_WHAT THE TASK REQUIRES_. Below are records; output all of them exactly.

_RECORDS SUPPLIED_.

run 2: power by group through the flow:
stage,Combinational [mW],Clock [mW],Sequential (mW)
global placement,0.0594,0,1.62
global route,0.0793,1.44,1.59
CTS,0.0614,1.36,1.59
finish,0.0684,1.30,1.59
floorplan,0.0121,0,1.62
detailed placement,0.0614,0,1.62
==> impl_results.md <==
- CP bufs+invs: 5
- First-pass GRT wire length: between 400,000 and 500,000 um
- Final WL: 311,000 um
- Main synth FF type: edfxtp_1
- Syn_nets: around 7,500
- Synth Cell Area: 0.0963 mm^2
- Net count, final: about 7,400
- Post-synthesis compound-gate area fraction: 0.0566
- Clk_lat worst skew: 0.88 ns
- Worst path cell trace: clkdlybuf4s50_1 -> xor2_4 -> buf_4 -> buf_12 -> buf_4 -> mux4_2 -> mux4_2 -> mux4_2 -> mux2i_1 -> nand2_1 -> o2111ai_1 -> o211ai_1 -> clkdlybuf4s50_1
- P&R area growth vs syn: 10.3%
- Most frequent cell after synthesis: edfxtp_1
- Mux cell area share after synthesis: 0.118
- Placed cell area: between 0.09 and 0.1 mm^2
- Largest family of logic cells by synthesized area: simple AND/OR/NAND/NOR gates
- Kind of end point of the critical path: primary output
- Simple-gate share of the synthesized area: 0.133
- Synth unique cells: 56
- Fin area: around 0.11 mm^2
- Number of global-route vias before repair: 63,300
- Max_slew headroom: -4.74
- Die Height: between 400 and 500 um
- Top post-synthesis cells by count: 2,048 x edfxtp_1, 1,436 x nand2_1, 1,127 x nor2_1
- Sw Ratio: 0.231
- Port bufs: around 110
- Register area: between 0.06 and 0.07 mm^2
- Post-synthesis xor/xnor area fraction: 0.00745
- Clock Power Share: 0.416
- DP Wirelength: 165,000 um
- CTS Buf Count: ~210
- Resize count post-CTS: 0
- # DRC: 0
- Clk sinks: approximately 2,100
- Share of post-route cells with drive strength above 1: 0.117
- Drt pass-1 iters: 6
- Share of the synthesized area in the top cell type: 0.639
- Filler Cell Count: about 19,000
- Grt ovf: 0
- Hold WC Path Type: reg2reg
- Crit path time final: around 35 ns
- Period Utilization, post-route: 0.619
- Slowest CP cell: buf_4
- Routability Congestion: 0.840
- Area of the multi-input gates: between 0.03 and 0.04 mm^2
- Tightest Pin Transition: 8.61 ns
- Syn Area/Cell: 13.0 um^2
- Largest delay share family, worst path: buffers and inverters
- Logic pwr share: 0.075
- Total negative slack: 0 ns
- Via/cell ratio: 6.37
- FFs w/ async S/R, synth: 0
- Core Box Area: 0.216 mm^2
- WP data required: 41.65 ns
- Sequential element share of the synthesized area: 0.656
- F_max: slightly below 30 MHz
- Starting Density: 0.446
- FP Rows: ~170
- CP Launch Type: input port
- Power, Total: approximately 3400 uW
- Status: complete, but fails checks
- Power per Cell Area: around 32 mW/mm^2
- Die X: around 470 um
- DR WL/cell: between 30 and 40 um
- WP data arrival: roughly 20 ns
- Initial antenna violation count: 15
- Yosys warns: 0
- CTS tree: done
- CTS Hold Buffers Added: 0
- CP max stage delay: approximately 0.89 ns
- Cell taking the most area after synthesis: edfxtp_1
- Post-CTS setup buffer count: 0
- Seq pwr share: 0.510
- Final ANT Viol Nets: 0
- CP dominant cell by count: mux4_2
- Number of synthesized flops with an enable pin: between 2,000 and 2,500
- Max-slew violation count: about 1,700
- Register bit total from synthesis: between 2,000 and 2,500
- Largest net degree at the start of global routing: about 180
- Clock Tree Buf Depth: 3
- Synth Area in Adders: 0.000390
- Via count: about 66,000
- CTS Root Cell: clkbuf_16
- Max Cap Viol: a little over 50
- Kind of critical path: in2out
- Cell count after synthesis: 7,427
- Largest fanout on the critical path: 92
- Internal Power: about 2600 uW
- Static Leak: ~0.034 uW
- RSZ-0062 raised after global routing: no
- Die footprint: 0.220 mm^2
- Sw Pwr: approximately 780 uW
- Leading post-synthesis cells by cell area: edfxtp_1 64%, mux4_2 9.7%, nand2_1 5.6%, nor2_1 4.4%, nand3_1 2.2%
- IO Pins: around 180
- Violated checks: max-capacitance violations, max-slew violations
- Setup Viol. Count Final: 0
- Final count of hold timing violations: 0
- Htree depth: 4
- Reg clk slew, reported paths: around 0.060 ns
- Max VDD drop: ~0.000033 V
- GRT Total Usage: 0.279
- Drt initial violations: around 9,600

_WORKED SOLUTION_.
run 2: power by group through the flow:
stage,Combinational [mW],Clock [mW],Sequential (mW)
global placement,0.0594,0,1.62
global route,0.0793,1.44,1.59
CTS,0.0614,1.36,1.59
finish,0.0684,1.30,1.59
floorplan,0.0121,0,1.62
detailed placement,0.0614,0,1.62
==> impl_results.md <==
- CP bufs+invs: 5
- First-pass GRT wire length: between 400,000 and 500,000 um
- Final WL: 311,000 um
- Main synth FF type: edfxtp_1
- Syn_nets: around 7,500
- Synth Cell Area: 0.0963 mm^2
- Net count, final: about 7,400
- Post-synthesis compound-gate area fraction: 0.0566
- Clk_lat worst skew: 0.88 ns
- Worst path cell trace: clkdlybuf4s50_1 -> xor2_4 -> buf_4 -> buf_12 -> buf_4 -> mux4_2 -> mux4_2 -> mux4_2 -> mux2i_1 -> nand2_1 -> o2111ai_1 -> o211ai_1 -> clkdlybuf4s50_1
- P&R area growth vs syn: 10.3%
- Most frequent cell after synthesis: edfxtp_1
- Mux cell area share after synthesis: 0.118
- Placed cell area: between 0.09 and 0.1 mm^2
- Largest family of logic cells by synthesized area: simple AND/OR/NAND/NOR gates
- Kind of end point of the critical path: primary output
- Simple-gate share of the synthesized area: 0.133
- Synth unique cells: 56
- Fin area: around 0.11 mm^2
- Number of global-route vias before repair: 63,300
- Max_slew headroom: -4.74
- Die Height: between 400 and 500 um
- Top post-synthesis cells by count: 2,048 x edfxtp_1, 1,436 x nand2_1, 1,127 x nor2_1
- Sw Ratio: 0.231
- Port bufs: around 110
- Register area: between 0.06 and 0.07 mm^2
- Post-synthesis xor/xnor area fraction: 0.00745
- Clock Power Share: 0.416
- DP Wirelength: 165,000 um
- CTS Buf Count: ~210
- Resize count post-CTS: 0
- # DRC: 0
- Clk sinks: approximately 2,100
- Share of post-route cells with drive strength above 1: 0.117
- Drt pass-1 iters: 6
- Share of the synthesized area in the top cell type: 0.639
- Filler Cell Count: about 19,000
- Grt ovf: 0
- Hold WC Path Type: reg2reg
- Crit path time final: around 35 ns
- Period Utilization, post-route: 0.619
- Slowest CP cell: buf_4
- Routability Congestion: 0.840
- Area of the multi-input gates: between 0.03 and 0.04 mm^2
- Tightest Pin Transition: 8.61 ns
- Syn Area/Cell: 13.0 um^2
- Largest delay share family, worst path: buffers and inverters
- Logic pwr share: 0.075
- Total negative slack: 0 ns
- Via/cell ratio: 6.37
- FFs w/ async S/R, synth: 0
- Core Box Area: 0.216 mm^2
- WP data required: 41.65 ns
- Sequential element share of the synthesized area: 0.656
- F_max: slightly below 30 MHz
- Starting Density: 0.446
- FP Rows: ~170
- CP Launch Type: input port
- Power, Total: approximately 3400 uW
- Status: complete, but fails checks
- Power per Cell Area: around 32 mW/mm^2
- Die X: around 470 um
- DR WL/cell: between 30 and 40 um
- WP data arrival: roughly 20 ns
- Initial antenna violation count: 15
- Yosys warns: 0
- CTS tree: done
- CTS Hold Buffers Added: 0
- CP max stage delay: approximately 0.89 ns
- Cell taking the most area after synthesis: edfxtp_1
- Post-CTS setup buffer count: 0
- Seq pwr share: 0.510
- Final ANT Viol Nets: 0
- CP dominant cell by count: mux4_2
- Number of synthesized flops with an enable pin: between 2,000 and 2,500
- Max-slew violation count: about 1,700
- Register bit total from synthesis: between 2,000 and 2,500
- Largest net degree at the start of global routing: about 180
- Clock Tree Buf Depth: 3
- Synth Area in Adders: 0.000390
- Via count: about 66,000
- CTS Root Cell: clkbuf_16
- Max Cap Viol: a little over 50
- Kind of critical path: in2out
- Cell count after synthesis: 7,427
- Largest fanout on the critical path: 92
- Internal Power: about 2600 uW
- Static Leak: ~0.034 uW
- RSZ-0062 raised after global routing: no
- Die footprint: 0.220 mm^2
- Sw Pwr: approximately 780 uW
- Leading post-synthesis cells by cell area: edfxtp_1 64%, mux4_2 9.7%, nand2_1 5.6%, nor2_1 4.4%, nand3_1 2.2%
- IO Pins: around 180
- Violated checks: max-capacitance violations, max-slew violations
- Setup Viol. Count Final: 0
- Final count of hold timing violations: 0
- Htree depth: 4
- Reg clk slew, reported paths: around 0.060 ns
- Max VDD drop: ~0.000033 V
- GRT Total Usage: 0.279
- Drt initial violations: around 9,600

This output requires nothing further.